Of course, the point is he didn't like Hellboy 2: the Golden Army, but he didn't like it for the reasons I did.
In case you haven't seen, or heard, of Hellboy, the film features the red skinned, good natured devil, Hellboy, who with his shaved down horns and huge left hand, was brought into the world by evil Nazi scientists during World War 2. As is the way of things, he was saved by Americans, and has since then become a field agent for a secret organisation that deals with weird things. His girlfriend, for example, can set herself on fire, and his best friend is half fish, half man, and can--for reasons that have to do with plot more than anything else--sense important narrative points. In the first film, the trio stopped a plot by old Nazis to rule the world, or some shit like that, and in the second film, the trio, accompanied now by the spirit of a German in an old diving suit, now attempt to stop a faerie prince from raising the fabled golden army and waging war on humanity. You shouldn't be too shocked to learn that they do this.
Truthfully, I enjoyed the film, but not for anything that I recounted above. The plot is cookie cutter stuff, and the resolutions featuring certain characters are pretty easy to pick. In fact, if you can't pick how the ending is going to go down five minutes into the film, it's entirely possible that you've been lobotomised without consent. What the film does have going for it, however, is an endless parade of cool imagery, each of themselves forming a narrative climax that ends in Hellboy fighting on clockwork cogs while surrounded by thousands of golden, steampunk robots. Before that, there will be old gods, tooth faeries, legless trolls, and what could possibly be an angel, though I was not entirely sure about that. It had angelic wings, though they were black, and had a dozen eyes, real eyes, but so that the imagery was more like a peacock than that of a dove. Still, it was pretty damn cool, and I respected the design of everything weird in the film.

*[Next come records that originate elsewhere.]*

[src/hdl/sdv_pkg.sv]
// Shared types and register codes for the sphere signed-distance voxel core.
package sdv_pkg;

  typedef struct packed {
    logic [7:0] x_index;
    logic [7:0] y_index;
    logic [7:0] z_index;
    logic       kind;
  } item_t;

  typedef struct packed {
    logic signed [31:0] distance_value;
    logic               saturated;
  } result_t;

  typedef enum logic [2:0] {
    REG_OFFSET_X       = 3'd0,
    REG_OFFSET_Y       = 3'd1,
    REG_OFFSET_Z       = 3'd2,
    REG_STEP_X         = 3'd3,
    REG_STEP_Y         = 3'd4,
    REG_STEP_Z         = 3'd5,
    REG_RADIUS         = 3'd6,
    REG_HALF_THICKNESS = 3'd7
  } reg_index_t;

  localparam int unsigned RootBits = 32;
  localparam int unsigned RadBits  = 2 * RootBits;
  localparam int unsigned RemBits  = RootBits + 3;

  // State handed from one square-root cell to the next.
  typedef struct packed {
    logic                 valid;
    logic                 kind;
    logic                 flag;
    logic [RadBits-1:0]   radicand;
    logic [RemBits-1:0]   rem;
    logic [RootBits-1:0]  root;
  } root_link_t;

endpackage
File: src/rtl/core/cpio_pkg.sv
// Shared constants and types for the cpio newc stream parser.
package cpio_pkg;

    // Field widths of the byte and result channels.
    localparam int BYTE_W    = 8;
    localparam int SECTION_W = 3;
    localparam int ENTRY_W   = 7;
    localparam int SIZE_W    = 32;

    // Default number of archive entries that the entry counter distinguishes.
    localparam int MAX_ENTRIES = 128;

    // Layout of the newc header.
    localparam int HEADER_LEN       = 110;
    localparam int FILESIZE_AT      = 54;
    localparam int NAMESIZE_AT      = 94;
    localparam int SIZE_DIGITS      = 8;
    localparam int TRAILER_LEN      = 10;
    localparam int TRAILER_NAMESIZE = 11;

    // Part of an entry that a byte belongs to.
    typedef enum logic [SECTION_W-1:0] {
        SEC_HEADER,
        SEC_NAME,
        SEC_NAME_PAD,
        SEC_DATA,
        SEC_DATA_PAD,
        SEC_DONE
    } t_section;

endpackage

File: src/rtl/core/cpio_stream_if.sv
// Valid/ready channel interfaces for archive bytes and parse results.
interface cpio_byte_if;
    logic                         valid;
    logic                         ready;
    logic [cpio_pkg::BYTE_W-1:0]  data_byte;

    modport source (output valid, output data_byte, input ready);
    modport sink   (input valid, input data_byte, output ready);
endinterface

interface cpio_result_if;
    logic                           valid;
    logic                           ready;
    logic [cpio_pkg::BYTE_W-1:0]    byte_out;
    logic [cpio_pkg::SECTION_W-1:0] section;
    logic [cpio_pkg::ENTRY_W-1:0]   entry_number;
    logic [cpio_pkg::SIZE_W-1:0]    section_offset;
    logic [cpio_pkg::SIZE_W-1:0]    name_length;
    logic [cpio_pkg::SIZE_W-1:0]    data_length;
    logic                           trailer_seen;
    logic                           hex_error;

    modport source (
        output valid, output byte_out, output section, output entry_number,
        output section_offset, output name_length, output data_length,
        output trailer_seen, output hex_error, input ready
    );
    modport sink (
        input valid, input byte_out, input section, input entry_number,
        input section_offset, input name_length, input data_length,
        input trailer_seen, input hex_error, output ready
    );
endinterface
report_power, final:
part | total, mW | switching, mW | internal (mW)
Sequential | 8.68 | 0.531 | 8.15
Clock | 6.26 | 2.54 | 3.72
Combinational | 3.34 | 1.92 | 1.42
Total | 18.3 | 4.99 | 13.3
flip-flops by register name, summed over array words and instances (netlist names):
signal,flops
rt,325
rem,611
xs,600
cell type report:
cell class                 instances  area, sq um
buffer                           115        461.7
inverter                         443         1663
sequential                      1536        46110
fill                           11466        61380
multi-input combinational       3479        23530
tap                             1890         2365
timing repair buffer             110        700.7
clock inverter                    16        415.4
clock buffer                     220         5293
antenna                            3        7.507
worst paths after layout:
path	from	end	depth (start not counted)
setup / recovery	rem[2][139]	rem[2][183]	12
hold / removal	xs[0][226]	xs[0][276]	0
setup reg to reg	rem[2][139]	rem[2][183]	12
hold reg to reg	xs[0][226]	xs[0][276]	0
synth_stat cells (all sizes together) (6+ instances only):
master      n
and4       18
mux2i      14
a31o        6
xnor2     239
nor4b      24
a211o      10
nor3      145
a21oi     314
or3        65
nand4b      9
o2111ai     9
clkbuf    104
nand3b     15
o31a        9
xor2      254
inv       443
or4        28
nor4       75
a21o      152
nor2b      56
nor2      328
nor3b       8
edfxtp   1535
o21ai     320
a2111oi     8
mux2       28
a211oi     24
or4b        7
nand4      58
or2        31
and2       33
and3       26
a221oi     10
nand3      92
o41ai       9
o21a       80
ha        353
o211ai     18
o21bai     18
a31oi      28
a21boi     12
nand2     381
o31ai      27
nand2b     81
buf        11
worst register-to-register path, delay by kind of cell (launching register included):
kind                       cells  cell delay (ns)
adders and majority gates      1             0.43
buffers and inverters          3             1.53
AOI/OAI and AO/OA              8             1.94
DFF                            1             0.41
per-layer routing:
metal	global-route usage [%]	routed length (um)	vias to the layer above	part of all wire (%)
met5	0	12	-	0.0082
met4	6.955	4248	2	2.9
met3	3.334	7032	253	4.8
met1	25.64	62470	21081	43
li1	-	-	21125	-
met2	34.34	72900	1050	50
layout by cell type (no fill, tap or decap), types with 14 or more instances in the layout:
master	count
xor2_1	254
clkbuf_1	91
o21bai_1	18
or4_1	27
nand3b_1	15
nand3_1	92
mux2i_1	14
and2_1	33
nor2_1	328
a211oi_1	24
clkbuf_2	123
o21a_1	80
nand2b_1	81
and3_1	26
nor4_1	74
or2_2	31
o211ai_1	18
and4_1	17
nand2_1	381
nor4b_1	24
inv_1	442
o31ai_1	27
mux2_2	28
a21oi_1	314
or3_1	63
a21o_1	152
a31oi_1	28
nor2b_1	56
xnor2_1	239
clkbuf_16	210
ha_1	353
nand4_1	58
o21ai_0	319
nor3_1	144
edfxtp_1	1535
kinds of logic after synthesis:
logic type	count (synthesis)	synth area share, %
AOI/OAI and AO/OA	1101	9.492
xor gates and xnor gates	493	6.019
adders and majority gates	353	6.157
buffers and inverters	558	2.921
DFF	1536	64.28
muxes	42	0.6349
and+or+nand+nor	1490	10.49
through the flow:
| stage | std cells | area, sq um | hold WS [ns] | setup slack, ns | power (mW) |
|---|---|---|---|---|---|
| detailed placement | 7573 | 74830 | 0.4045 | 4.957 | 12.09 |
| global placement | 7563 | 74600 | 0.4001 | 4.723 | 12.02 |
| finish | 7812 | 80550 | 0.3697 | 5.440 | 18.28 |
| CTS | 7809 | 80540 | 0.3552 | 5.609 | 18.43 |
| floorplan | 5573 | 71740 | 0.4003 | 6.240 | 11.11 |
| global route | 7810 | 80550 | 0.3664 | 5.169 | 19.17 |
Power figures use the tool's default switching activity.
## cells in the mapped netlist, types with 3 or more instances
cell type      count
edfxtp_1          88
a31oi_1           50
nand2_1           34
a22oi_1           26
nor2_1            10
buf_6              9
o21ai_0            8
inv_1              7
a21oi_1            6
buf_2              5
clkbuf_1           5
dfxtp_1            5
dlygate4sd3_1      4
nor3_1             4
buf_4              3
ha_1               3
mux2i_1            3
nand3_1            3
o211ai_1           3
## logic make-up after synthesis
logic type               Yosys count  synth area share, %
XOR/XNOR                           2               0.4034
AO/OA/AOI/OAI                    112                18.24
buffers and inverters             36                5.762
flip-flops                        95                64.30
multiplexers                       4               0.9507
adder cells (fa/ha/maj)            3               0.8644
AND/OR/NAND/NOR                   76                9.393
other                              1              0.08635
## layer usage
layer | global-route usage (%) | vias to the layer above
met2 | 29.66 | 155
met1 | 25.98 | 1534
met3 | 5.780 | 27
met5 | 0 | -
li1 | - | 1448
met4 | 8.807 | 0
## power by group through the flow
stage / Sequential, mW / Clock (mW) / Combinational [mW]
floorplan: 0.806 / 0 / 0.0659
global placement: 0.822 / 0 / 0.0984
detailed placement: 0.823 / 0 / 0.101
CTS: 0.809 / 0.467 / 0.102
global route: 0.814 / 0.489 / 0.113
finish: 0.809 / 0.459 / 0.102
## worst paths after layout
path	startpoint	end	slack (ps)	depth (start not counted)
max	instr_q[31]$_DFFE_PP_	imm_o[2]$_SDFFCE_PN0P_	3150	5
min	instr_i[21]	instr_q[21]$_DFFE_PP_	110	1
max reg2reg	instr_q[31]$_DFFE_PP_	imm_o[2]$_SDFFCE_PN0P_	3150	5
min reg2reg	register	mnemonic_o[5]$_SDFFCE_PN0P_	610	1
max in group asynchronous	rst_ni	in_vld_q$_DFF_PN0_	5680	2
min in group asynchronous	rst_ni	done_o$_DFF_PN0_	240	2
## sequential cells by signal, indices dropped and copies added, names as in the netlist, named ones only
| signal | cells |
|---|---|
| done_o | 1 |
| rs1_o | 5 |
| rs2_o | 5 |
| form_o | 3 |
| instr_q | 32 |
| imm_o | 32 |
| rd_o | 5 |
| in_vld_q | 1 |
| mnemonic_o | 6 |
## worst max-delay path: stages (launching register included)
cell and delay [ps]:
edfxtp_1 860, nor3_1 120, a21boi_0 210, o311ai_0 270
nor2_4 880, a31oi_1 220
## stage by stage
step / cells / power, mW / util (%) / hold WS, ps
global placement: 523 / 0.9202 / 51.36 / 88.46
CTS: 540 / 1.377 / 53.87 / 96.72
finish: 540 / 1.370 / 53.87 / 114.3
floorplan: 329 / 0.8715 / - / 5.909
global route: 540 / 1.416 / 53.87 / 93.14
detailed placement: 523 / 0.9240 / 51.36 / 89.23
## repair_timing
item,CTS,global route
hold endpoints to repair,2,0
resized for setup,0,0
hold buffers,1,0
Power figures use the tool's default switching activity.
File: src/rtl/core/bdks_pkg.sv
// Shared types and constants for the bounded dedup key set.
`default_nettype none
package bdks_pkg;

	localparam int OPCODE_W  = 2;
	localparam int KEY_W     = 32;
	localparam int EPOCH_W   = 32;
	localparam int COUNT_F_W = 5;
	localparam int S_TDATA_W = 96;
	localparam int M_TDATA_W = 40;

	localparam logic [OPCODE_W-1:0] OP_CLEAR  = 2'd0;
	localparam logic [OPCODE_W-1:0] OP_LOOKUP = 2'd1;
	localparam logic [OPCODE_W-1:0] OP_INSERT = 2'd2;

	typedef struct packed {
		logic load;
		logic step;
		logic commit;
	} cmd_t;

	typedef struct packed {
		logic scan_end;
	} status_t;

endpackage
`default_nettype wire

File: src/rtl/core/bdks_datapath.sv
// Key store, scan comparator, count and epoch registers, result register.
`default_nettype none
module bdks_datapath #(
	parameter int MAX_ENTRIES = 16
) (
	input  wire                            clk,
	input  wire                            arst_n,
	input  bdks_pkg::cmd_t                 cmd,
	output bdks_pkg::status_t              status,
	input  wire [bdks_pkg::OPCODE_W-1:0]   in_opcode,
	input  wire [bdks_pkg::S_TDATA_W-1:0]  in_data,
	output logic [bdks_pkg::M_TDATA_W-1:0] out_data
);

	localparam int CNT_W = $clog2(MAX_ENTRIES + 1);
	localparam int IDX_W = (MAX_ENTRIES > 1) ? $clog2(MAX_ENTRIES) : 1;
	localparam int KW2   = 2 * bdks_pkg::KEY_W;

	logic [KW2-1:0]                   mem_q [MAX_ENTRIES];
	logic [bdks_pkg::OPCODE_W-1:0]    op_q;
	logic [KW2-1:0]                   key_q;
	logic [bdks_pkg::EPOCH_W-1:0]     ep_arg_q;
	logic [bdks_pkg::EPOCH_W-1:0]     epoch_q;
	logic [CNT_W-1:0]                 count_q;
	logic [CNT_W-1:0]                 idx_q;
	logic [KW2-1:0]                   rd_s1;
	logic                             cmp_valid_s1;
	logic                             hit_q;
	logic [bdks_pkg::M_TDATA_W-1:0]   out_q;

	logic                             is_clear;
	logic                             is_scan;
	logic                             do_store;
	logic [CNT_W-1:0]                 count_next;
	logic [bdks_pkg::EPOCH_W-1:0]     epoch_next;
	logic [31:0]                      count_ext;
	logic                             answer;
	logic                             was_present;
	logic                             set_full;

	assign is_clear = (op_q == bdks_pkg::OP_CLEAR);
	assign is_scan  = op_q inside {bdks_pkg::OP_LOOKUP, bdks_pkg::OP_INSERT};
	assign status.scan_end = !is_scan || (idx_q >= count_q);

	assign do_store = (op_q == bdks_pkg::OP_INSERT) && !hit_q
		&& (count_q < CNT_W'(MAX_ENTRIES));

	always_comb begin
		count_next = count_q;
		if (is_clear) begin
			count_next = '0;
		end else if (do_store) begin
			count_next = count_q + CNT_W'(1);
		end
	end

	assign epoch_next  = is_clear ? ep_arg_q : epoch_q;
	assign count_ext   = 32'(count_next);
	assign was_present = is_scan && hit_q;
	assign answer      = was_present || do_store;
	assign set_full    = (count_next == CNT_W'(MAX_ENTRIES));

	// Store new key at the fill position; read one entry per scan step.
	always_ff @(posedge clk) begin
		if (cmd.commit && do_store) begin
			mem_q[count_q[IDX_W-1:0]] <= key_q;
		end
		if (cmd.step) begin
			rd_s1 <= mem_q[idx_q[IDX_W-1:0]];
		end
	end

	always_ff @(posedge clk) begin
		if (cmd.load) begin
			op_q     <= in_opcode;
			key_q    <= {in_data[63:32], in_data[31:0]};
			ep_arg_q <= in_data[95:64];
		end
		if (cmd.commit) begin
			out_q <= {epoch_next, count_ext[bdks_pkg::COUNT_F_W-1:0], set_full,
				was_present, answer};
		end
	end

	always_ff @(posedge clk or negedge arst_n) begin
		if (!arst_n) begin
			count_q      <= '0;
			epoch_q      <= '0;
			idx_q        <= '0;
			cmp_valid_s1 <= 1'b0;
			hit_q        <= 1'b0;
		end else begin
			cmp_valid_s1 <= cmd.step;
			if (cmd.load) begin
				idx_q <= '0;
				hit_q <= 1'b0;
			end else begin
				if (cmd.step) begin
					idx_q <= idx_q + CNT_W'(1);
				end
				if (cmp_valid_s1 && (rd_s1 == key_q)) begin
					hit_q <= 1'b1;
				end
			end
			if (cmd.commit) begin
				count_q <= count_next;
				epoch_q <= epoch_next;
			end
		end
	end

	assign out_data = out_q;

endmodule
`default_nettype wire

File: src/rtl/core/bdks_ctrl.sv
// Sequencer: accept, scan stored keys, commit result to the output register.
`default_nettype none
module bdks_ctrl (
	input  wire                clk,
	input  wire                arst_n,
	input  wire                s_tvalid,
	output logic               s_tready,
	output logic               m_tvalid,
	input  wire                m_tready,
	input  bdks_pkg::status_t  status,
	output bdks_pkg::cmd_t     cmd
);

	localparam logic [1:0] ST_IDLE   = 2'd0;
	localparam logic [1:0] ST_SCAN   = 2'd1;
	localparam logic [1:0] ST_COMMIT = 2'd2;

	logic [1:0] state_q;
	logic [1:0] state_next;
	logic       m_tvalid_q;

	assign s_tready   = (state_q == ST_IDLE);
	assign cmd.load   = s_tvalid && (state_q == ST_IDLE);
	assign cmd.step   = (state_q == ST_SCAN) && !status.scan_end;
	assign cmd.commit = (state_q == ST_COMMIT) && (!m_tvalid_q || m_tready);
	assign m_tvalid   = m_tvalid_q;

	always_comb begin
		state_next = state_q;
		case (state_q)
			ST_IDLE: begin
				if (s_tvalid) state_next = ST_SCAN;
			end
			// last compare lands in the cycle that sees scan_end
			ST_SCAN: begin
				if (status.scan_end) state_next = ST_COMMIT;
			end
			ST_COMMIT: begin
				if (cmd.commit) state_next = ST_IDLE;
			end
			default: state_next = ST_IDLE;
		endcase
	end

	always_ff @(posedge clk or negedge arst_n) begin
		if (!arst_n) begin
			state_q    <= ST_IDLE;
			m_tvalid_q <= 1'b0;
		end else begin
			state_q <= state_next;
			if (cmd.commit) begin
				m_tvalid_q <= 1'b1;
			end else if (m_tready) begin
				m_tvalid_q <= 1'b0;
			end
		end
	end

endmodule
`default_nettype wire

File: src/rtl/core/bounded_dedup_key_set.sv
// Top level of the bounded dedup key set.
//
//  channel | dir | transaction contents
//  s_*     | in  | tuser: opcode; tdata: key_high, key_low, epoch_value
//  m_*     | out | tdata: answer, was_present, set_full, entry_count, current_epoch
//
// A transaction is accepted, then scans the N stored keys for lookup and insert
// (none for clear) with the single comparator walking the key memory one entry
// per cycle, then commits its result; one item is in work at a time.
// Reset empties the set and zeroes the epoch; key memory needs no clearing.
// A result waits in the output register while m_tready is low; the next
// transaction is accepted meanwhile and holds at commit until the register frees.
`default_nettype none
module bounded_dedup_key_set #(
	parameter int MAX_ENTRIES = 16
) (
	input  wire                            clk,
	input  wire                            arst_n,
	input  wire                            s_tvalid,
	output logic                           s_tready,
	input  wire [bdks_pkg::S_TDATA_W-1:0]  s_tdata,  // key_high, key_low, epoch_value
	input  wire [bdks_pkg::OPCODE_W-1:0]   s_tuser,  // opcode
	output logic                           m_tvalid,
	input  wire                            m_tready,
	// answer, was_present, set_full, entry_count, current_epoch
	output logic [bdks_pkg::M_TDATA_W-1:0] m_tdata
);

	bdks_pkg::cmd_t    cmd;
	bdks_pkg::status_t status;

	bdks_ctrl u_ctrl (
		.clk      (clk),
		.arst_n   (arst_n),
		.s_tvalid (s_tvalid),
		.s_tready (s_tready),
		.m_tvalid (m_tvalid),
		.m_tready (m_tready),
		.status   (status),
		.cmd      (cmd)
	);

	bdks_datapath #(
		.MAX_ENTRIES (MAX_ENTRIES)
	) u_datapath (
		.clk       (clk),
		.arst_n    (arst_n),
		.cmd       (cmd),
		.status    (status),
		.in_opcode (s_tuser),
		.in_data   (s_tdata),
		.out_data  (m_tdata)
	);

endmodule
`default_nettype wire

It was good that I did, too, because if I wasn't there enjoying the images, I would have had very little to get behind. Del Toro's direction is unobtrusive at best, but he can't resist having Ron Perlman, who plays Hellboy, pose every ten to fifteen minutes for a moment of 'cool'--which, of course, after the first time, get a little annoying, even if, in one of the more amusing scenes, Perlman is allowed to play it for humour. At times, likewise, Del Toro's pacing is a little off, especially when it comes to Johann, the aforementioned German spirit in a diving suit, and his plot developments are often given short treatment. Hellboy's desire to be public, for example, is never given that much weight, and the prince and princess's connection could have done, I thought, with more exploration. Hellboy's relationship with Liz (played by Selma Blair) is another weak point, with it neither being particularly believable or interesting, and with an annoying family values content to it that I could have done without. The final moments in the film, likewise, could have done with some building towards--a few extra scenes here and there would have been nice, and which, perhaps, might exist in a different version. I'm annoyed that I think that might be the case, however.
Still, I dug the imagery, and that carried me, as did Perlman, who at fifty eight, is quite at ease in a suit of red and carries the film amiably with the good natured charm that he displayed in the first film.